As the five step North American Treaty Organization (NATO) Defence Planning Process (NDPP) wends its way over the next year to assigning quantitative space system targets to the alliance’s 32 countries, policymakers may consider having dedicated NATO satellites.

The five steps in the four-year NDPP are the establishment of political guidance; requirements determination; the assignment by NATO’s Allied Command Transformation (ACT) of requirements’ targets for each country; continuous aid from NATO to meet those targets; and NATO’s survey analysis of the achievement of them every two years.

“We are in the middle of Step 3, which is assigning capability targets to all the nations, and then the nations approving what we’ve delivered to them,” U.S. Space Force Maj. Gen. Devin Pepper, the ACT deputy chief of staff for strategic plans and policy at NATO’s Strategic Warfare Development Command, told a Mitchell Institute for Aerospace Studies’ virtual forum on Thursday.

“First of all, we have to know exactly what the nations have to provide so we can do a quantitative target direction to the nations,” he said. “Our space branch and capability development sent out a survey to all the nations. We’re waiting for their feedback to come back, hopefully by the end of this month to tell us exactly what it is they have. We may have to send it out again because I heard some feedback that not every nation received it.”

Pepper said that he hopes that the NATO assignment of such quantitative space system targets for each nation happens by next October, as planned.
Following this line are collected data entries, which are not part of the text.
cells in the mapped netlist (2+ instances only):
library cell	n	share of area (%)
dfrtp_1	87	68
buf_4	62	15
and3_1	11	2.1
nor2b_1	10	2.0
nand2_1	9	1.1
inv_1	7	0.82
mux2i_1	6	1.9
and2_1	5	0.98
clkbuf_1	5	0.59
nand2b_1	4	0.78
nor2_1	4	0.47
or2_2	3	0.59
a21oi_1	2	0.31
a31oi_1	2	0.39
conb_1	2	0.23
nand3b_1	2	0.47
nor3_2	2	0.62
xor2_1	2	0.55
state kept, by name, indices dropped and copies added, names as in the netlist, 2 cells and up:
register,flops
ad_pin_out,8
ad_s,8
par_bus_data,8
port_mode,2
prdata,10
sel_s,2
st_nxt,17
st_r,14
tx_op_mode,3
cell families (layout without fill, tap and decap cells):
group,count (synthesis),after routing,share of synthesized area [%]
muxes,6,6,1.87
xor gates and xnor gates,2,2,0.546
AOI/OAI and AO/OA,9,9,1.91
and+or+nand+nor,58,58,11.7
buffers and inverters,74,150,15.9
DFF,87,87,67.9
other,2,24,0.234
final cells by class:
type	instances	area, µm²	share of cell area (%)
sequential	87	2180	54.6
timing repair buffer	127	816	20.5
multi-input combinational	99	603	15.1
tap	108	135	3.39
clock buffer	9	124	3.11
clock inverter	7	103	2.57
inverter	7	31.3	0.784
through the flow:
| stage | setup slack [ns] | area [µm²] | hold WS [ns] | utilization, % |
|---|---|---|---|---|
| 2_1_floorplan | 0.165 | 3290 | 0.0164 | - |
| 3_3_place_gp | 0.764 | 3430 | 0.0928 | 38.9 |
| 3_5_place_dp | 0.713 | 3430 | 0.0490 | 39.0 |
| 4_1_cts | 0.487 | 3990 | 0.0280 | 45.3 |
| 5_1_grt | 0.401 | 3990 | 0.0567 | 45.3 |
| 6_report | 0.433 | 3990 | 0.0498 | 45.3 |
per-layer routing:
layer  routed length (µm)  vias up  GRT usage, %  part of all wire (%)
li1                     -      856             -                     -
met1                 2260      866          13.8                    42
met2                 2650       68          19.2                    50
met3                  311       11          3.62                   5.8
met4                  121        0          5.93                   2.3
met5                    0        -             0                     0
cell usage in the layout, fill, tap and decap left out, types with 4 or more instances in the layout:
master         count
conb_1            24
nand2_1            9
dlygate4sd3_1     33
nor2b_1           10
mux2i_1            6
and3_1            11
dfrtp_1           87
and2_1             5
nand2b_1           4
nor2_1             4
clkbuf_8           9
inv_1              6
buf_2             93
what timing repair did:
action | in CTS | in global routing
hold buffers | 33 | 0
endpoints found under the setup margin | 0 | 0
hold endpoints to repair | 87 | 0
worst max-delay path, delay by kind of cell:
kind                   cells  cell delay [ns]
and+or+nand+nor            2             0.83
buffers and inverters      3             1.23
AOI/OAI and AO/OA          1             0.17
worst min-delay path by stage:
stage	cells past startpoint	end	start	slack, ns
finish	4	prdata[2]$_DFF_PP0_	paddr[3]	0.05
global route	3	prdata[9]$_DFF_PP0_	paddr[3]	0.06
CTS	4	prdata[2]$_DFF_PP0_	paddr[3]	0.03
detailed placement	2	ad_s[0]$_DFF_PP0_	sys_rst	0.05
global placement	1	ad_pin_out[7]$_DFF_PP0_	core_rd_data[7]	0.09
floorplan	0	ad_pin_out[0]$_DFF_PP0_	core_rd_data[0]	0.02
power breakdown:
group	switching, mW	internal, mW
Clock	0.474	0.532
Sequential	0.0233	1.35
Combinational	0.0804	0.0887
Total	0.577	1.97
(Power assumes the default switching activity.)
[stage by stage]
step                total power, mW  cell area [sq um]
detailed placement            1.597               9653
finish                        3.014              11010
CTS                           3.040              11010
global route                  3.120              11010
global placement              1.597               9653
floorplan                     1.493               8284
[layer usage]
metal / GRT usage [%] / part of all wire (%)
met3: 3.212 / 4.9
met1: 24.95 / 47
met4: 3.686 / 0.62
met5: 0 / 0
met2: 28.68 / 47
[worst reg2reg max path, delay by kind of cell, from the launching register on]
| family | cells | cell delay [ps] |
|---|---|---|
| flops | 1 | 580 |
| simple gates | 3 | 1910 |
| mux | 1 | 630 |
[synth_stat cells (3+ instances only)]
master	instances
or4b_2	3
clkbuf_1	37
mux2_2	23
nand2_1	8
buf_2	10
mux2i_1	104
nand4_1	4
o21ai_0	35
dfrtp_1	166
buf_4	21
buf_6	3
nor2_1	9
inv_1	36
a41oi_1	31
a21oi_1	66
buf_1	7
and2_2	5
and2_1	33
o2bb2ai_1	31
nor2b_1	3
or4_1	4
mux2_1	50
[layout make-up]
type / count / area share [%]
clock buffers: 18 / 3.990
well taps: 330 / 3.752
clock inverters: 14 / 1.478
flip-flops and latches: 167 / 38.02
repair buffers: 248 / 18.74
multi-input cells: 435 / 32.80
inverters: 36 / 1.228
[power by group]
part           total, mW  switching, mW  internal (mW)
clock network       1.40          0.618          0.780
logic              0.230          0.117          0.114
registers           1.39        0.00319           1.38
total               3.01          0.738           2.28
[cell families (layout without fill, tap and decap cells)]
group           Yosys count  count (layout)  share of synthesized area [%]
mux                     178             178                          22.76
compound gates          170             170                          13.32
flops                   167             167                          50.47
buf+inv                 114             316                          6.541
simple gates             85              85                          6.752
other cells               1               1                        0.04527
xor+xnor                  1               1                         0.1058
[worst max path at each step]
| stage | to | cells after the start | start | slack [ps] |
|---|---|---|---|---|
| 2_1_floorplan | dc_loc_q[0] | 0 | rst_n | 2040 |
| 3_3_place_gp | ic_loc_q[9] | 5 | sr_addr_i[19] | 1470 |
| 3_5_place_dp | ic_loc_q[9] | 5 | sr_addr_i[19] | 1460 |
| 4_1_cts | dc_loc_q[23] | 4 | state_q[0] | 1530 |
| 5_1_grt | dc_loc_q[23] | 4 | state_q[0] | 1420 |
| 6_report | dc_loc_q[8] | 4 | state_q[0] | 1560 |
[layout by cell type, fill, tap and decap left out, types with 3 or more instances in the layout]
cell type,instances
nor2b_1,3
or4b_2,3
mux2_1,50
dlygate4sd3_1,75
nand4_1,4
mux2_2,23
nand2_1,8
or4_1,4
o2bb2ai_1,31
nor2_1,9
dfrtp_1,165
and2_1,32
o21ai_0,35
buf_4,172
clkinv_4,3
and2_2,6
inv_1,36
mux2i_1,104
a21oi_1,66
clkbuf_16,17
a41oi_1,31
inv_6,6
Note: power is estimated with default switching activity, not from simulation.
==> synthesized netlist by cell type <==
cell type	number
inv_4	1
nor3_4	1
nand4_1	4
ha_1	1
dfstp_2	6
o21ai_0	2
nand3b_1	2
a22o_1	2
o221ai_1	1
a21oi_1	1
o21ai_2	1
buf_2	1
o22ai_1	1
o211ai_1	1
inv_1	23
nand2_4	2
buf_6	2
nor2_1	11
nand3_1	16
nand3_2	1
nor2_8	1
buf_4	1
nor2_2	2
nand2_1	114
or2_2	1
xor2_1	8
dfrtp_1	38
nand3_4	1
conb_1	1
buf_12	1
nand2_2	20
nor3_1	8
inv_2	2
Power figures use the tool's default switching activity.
**src/shared/dbalc_pkg.sv**
```systemverilog
package dbalc_pkg;
  localparam int NUM_PIPES       = 4;
  localparam int PLANES_PER_PIPE = 4;
  localparam int NUM_PLANES      = NUM_PIPES * PLANES_PER_PIPE;
  localparam int BLK_W           = 11;
  localparam int LINES_PER_BLOCK = 8;
  localparam logic [BLK_W-1:0] SLICE1_FIRST = 11'h000;
  localparam logic [BLK_W-1:0] SLICE1_LAST  = 11'h3FF;
  localparam logic [BLK_W-1:0] SLICE2_FIRST = 11'h400;
  localparam logic [BLK_W-1:0] SLICE2_LAST  = 11'h7FF;
  localparam int PIPE_A = 0;
  localparam int PIPE_B = 1;
  localparam int PIPE_C = 2;
  localparam int PIPE_D = 3;
  localparam logic [3:0] ADDR_CTRL   = 4'h0;
  localparam logic [3:0] ADDR_STATUS = 4'h1;
  localparam logic [3:0] ADDR_SEL    = 4'h2;
  localparam logic [3:0] ADDR_RANGE  = 4'h3;
  localparam logic [3:0] ADDR_ENABLE = 4'h4;
  localparam logic [3:0] ADDR_PSLICE = 4'h5;
  localparam int CTRL_S2_POS   = 0;
  localparam int STAT_OVL_POS  = 0;
  localparam int STAT_SLC_POS  = 1;
  localparam int STAT_S2_POS   = 2;
  localparam int STAT_BUSY_POS = 3;
  localparam logic [31:0] CTRL_RESET = 32'h0000_0000;

  typedef struct packed {
    logic [BLK_W-1:0] last;
    logic [BLK_W-1:0] first;
  } dbalc_range_type;

  typedef enum logic [1:0] {
    DBALC_IDLE = 2'b00,
    DBALC_SCAN = 2'b01,
    DBALC_DONE = 2'b11
  } dbalc_state_type;
endpackage

```
**src/hdl/dbalc_allocator.sv**
```systemverilog
// The plain strobed port and the address map were chosen for this implementation.
`timescale 1ns/1ps
// Overview of operation
// - each plane owns one contiguous range, first and last block registers.
// - slice one spans blocks 0..1023, slice two 1024..2047.
// - one block holds eight cache lines of plane data.
// - a plane allowed both slices may straddle the slice boundary.
module dbalc_allocator #(
  parameter int NUM_PLANES = dbalc_pkg::NUM_PLANES
) (
  input  wire logic        clk,
  input  wire logic        reset_n,
  input  wire logic [3:0]  addr,
  input  wire logic [31:0] wdata,
  input  wire logic        wr,
  input  wire logic        rd,
  output logic [31:0]      rdata,
  output logic [NUM_PLANES*2*dbalc_pkg::BLK_W-1:0] plane_ranges,
  output logic [NUM_PLANES-1:0] plane_enables,
  output logic             first_buffer_slice,
  output logic             second_buffer_slice,
  output logic             alloc_error
);
  localparam int W = dbalc_pkg::BLK_W;
  localparam int IW = $clog2(NUM_PLANES);

  initial begin
    if (NUM_PLANES < 2 || NUM_PLANES > 32) begin
      $error("NUM_PLANES out of range");
    end
  end

  dbalc_pkg::dbalc_range_type range_q [NUM_PLANES];
  logic [NUM_PLANES-1:0]      en_q;
  logic [NUM_PLANES-1:0]      pslice_q;
  logic [31:0]                ctrl_q;
  logic [IW-1:0]              sel_q;
  dbalc_pkg::dbalc_state_type state;
  logic [IW-1:0]              i_q;
  logic [IW-1:0]              j_q;
  logic                       ovl_q;
  logic                       slc_q;
  logic                       ovl_sticky;
  logic                       slc_sticky;
  logic                       recheck;

  function automatic logic in_slice2(input dbalc_pkg::dbalc_range_type r);
    in_slice2 = (r.last >= dbalc_pkg::SLICE2_FIRST);
  endfunction

  function automatic logic in_slice1(input dbalc_pkg::dbalc_range_type r);
    in_slice1 = (r.first <= dbalc_pkg::SLICE1_LAST);
  endfunction

  // register writes; any enable change schedules a new check
  always_ff @(posedge clk or negedge reset_n) begin
    if (!reset_n) begin
      ctrl_q   <= dbalc_pkg::CTRL_RESET;
      sel_q    <= '0;
      en_q     <= '0;
      pslice_q <= '0;
      recheck  <= 1'b0;
      for (int k = 0; k < NUM_PLANES; k++) begin
        range_q[k] <= '0;
      end
    end else begin
      recheck <= 1'b0;
      if (wr) begin
        case (addr)
          dbalc_pkg::ADDR_CTRL: begin
            ctrl_q  <= wdata;
            recheck <= 1'b1;
          end
          dbalc_pkg::ADDR_SEL: begin
            sel_q <= wdata[IW-1:0];
          end
          dbalc_pkg::ADDR_RANGE: begin
            range_q[sel_q] <= {wdata[16+W-1:16], wdata[W-1:0]};
            recheck <= 1'b1;
          end
          dbalc_pkg::ADDR_ENABLE: begin
            en_q    <= wdata[NUM_PLANES-1:0];
            recheck <= 1'b1;
          end
          dbalc_pkg::ADDR_PSLICE: begin
            pslice_q <= wdata[NUM_PLANES-1:0];
            recheck  <= 1'b1;
          end
          default: begin
          end
        endcase
      end
    end
  end

  // pairwise scan over enabled planes
  always_ff @(posedge clk or negedge reset_n) begin
    if (!reset_n) begin
      state <= dbalc_pkg::DBALC_IDLE;
      i_q   <= '0;
      j_q   <= '0;
      ovl_q <= 1'b0;
      slc_q <= 1'b0;
      ovl_sticky <= 1'b0;
      slc_sticky <= 1'b0;
    end else begin
      case (state)
        dbalc_pkg::DBALC_IDLE: begin
          if (recheck) begin
            state <= dbalc_pkg::DBALC_SCAN;
            i_q   <= '0;
            j_q   <= IW'(1);
            ovl_q <= 1'b0;
            slc_q <= 1'b0;
          end
        end
        dbalc_pkg::DBALC_SCAN: begin
          // a change during the scan restarts it so it is never missed
          if (recheck) begin
            i_q   <= '0;
            j_q   <= IW'(1);
            ovl_q <= 1'b0;
            slc_q <= 1'b0;
          end else begin
            if (en_q[i_q] && en_q[j_q] &&
                range_q[i_q].first <= range_q[j_q].last &&
                range_q[j_q].first <= range_q[i_q].last) begin
              ovl_q <= 1'b1;
            end
            if ((en_q[i_q] && in_slice2(range_q[i_q]) ||
                 en_q[j_q] && in_slice2(range_q[j_q])) &&
                !ctrl_q[dbalc_pkg::CTRL_S2_POS]) begin
              slc_q <= 1'b1;
            end
            if (en_q[i_q] && !pslice_q[i_q] && in_slice1(range_q[i_q]) &&
                in_slice2(range_q[i_q])) begin
              slc_q <= 1'b1;
            end
            if (en_q[j_q] && !pslice_q[j_q] && in_slice1(range_q[j_q]) &&
                in_slice2(range_q[j_q])) begin
              slc_q <= 1'b1;
            end
            if (j_q == IW'(NUM_PLANES-1)) begin
              if (i_q == IW'(NUM_PLANES-2)) begin
                state <= dbalc_pkg::DBALC_DONE;
              end else begin
                i_q <= i_q + IW'(1);
                j_q <= i_q + IW'(2);
              end
            end else begin
              j_q <= j_q + IW'(1);
            end
          end
        end
        dbalc_pkg::DBALC_DONE: begin
          ovl_sticky <= ovl_q;
          slc_sticky <= slc_q;
          state <= recheck ? dbalc_pkg::DBALC_SCAN
                           : dbalc_pkg::DBALC_IDLE;
          i_q   <= '0;
          j_q   <= IW'(1);
          ovl_q <= 1'b0;
          slc_q <= 1'b0;
        end
        default: begin
          state <= dbalc_pkg::DBALC_IDLE;
        end
      endcase
    end
  end

  // outputs to fetch engines and slice power
  always_ff @(posedge clk or negedge reset_n) begin
    if (!reset_n) begin
      plane_ranges        <= '0;
      plane_enables       <= '0;
      first_buffer_slice  <= 1'b0;
      second_buffer_slice <= 1'b0;
      alloc_error         <= 1'b0;
    end else begin
      for (int k = 0; k < NUM_PLANES; k++) begin
        plane_ranges[k*2*W +: 2*W] <= range_q[k];
      end
      plane_enables       <= en_q;
      first_buffer_slice  <= 1'b1;
      second_buffer_slice <= ctrl_q[dbalc_pkg::CTRL_S2_POS];
      alloc_error         <= ovl_sticky | slc_sticky;
    end
  end

  // read port, data one cycle after strobe
  always_ff @(posedge clk or negedge reset_n) begin
    if (!reset_n) begin
      rdata <= '0;
    end else begin
      rdata <= '0;
      if (rd) begin
        case (addr)
          dbalc_pkg::ADDR_CTRL:   rdata <= ctrl_q;
          dbalc_pkg::ADDR_STATUS: begin
            rdata[dbalc_pkg::STAT_OVL_POS]  <= ovl_sticky;
            rdata[dbalc_pkg::STAT_SLC_POS]  <= slc_sticky;
            rdata[dbalc_pkg::STAT_S2_POS]   <= second_buffer_slice;
            rdata[dbalc_pkg::STAT_BUSY_POS] <=
              (state != dbalc_pkg::DBALC_IDLE);
          end
          dbalc_pkg::ADDR_SEL:    rdata[IW-1:0] <= sel_q;
          dbalc_pkg::ADDR_RANGE: begin
            rdata[W-1:0]     <= range_q[sel_q].first;
            rdata[16+W-1:16] <= range_q[sel_q].last;
          end
          dbalc_pkg::ADDR_ENABLE: rdata[NUM_PLANES-1:0] <= en_q;
          dbalc_pkg::ADDR_PSLICE: rdata[NUM_PLANES-1:0] <= pslice_q;
          default: rdata <= '0;
        endcase
      end
    end
  end
endmodule

```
On July 9, 17 NATO countries signed a Memorandum of Understanding (MoU) to advance the Alliance Persistent Surveillance from Space (APSS) initiative, begun in February last year: Belgium, Canada, Denmark, Finland, France, Germany, Greece, Hungary, Italy, Luxembourg, Netherlands, Norway, Poland, Romania, Sweden, Türkiye, and the United States.

The United Kingdom and Spain agreed to participate in APSS in February last year, but they did not sign the MoU in July.

“Policy right now is that NATO will not operate any systems, any [satellite] constellations,” Pepper said on Thursday. “That’s not to say that will be the policy in the next 5 to 10 years. There could be an opportunity down the road where NATO would say we do need some organic space capability.”

APSS is to develop “Aquila”– a net of commercial and national satellites – that could be a significant source of intelligence, surveillance, and reconnaissance and space domain awareness data for NATO.

Luxembourg was a prime mover for APSS and invested 16.5 million euros for the effort and another 6.7 million euros in NATO’s envisioned Strategic Space Situational Awareness System.

APSS “a couple of weeks ago, received one of the first electro-optical products that was made available to the nations from that effort,” Pepper said.

Ukraine has seen significant jamming of GPS signals by Russia, and NATO countries are mindful, he said.

“One of the things that we’ve put into the NDPP is to be able to leverage the GPS augmentation that the U.S. is developing,” Pepper said on Thursday. “Certainly, we need to be able to leverage that in case the signal goes down, but there will be a demand signal to the nations that we have got to be able to ensure we have access to that GPS signal. That’s where other nations can help NATO, by giving us capability that can be used in NATO for positioning, navigation, and timing.”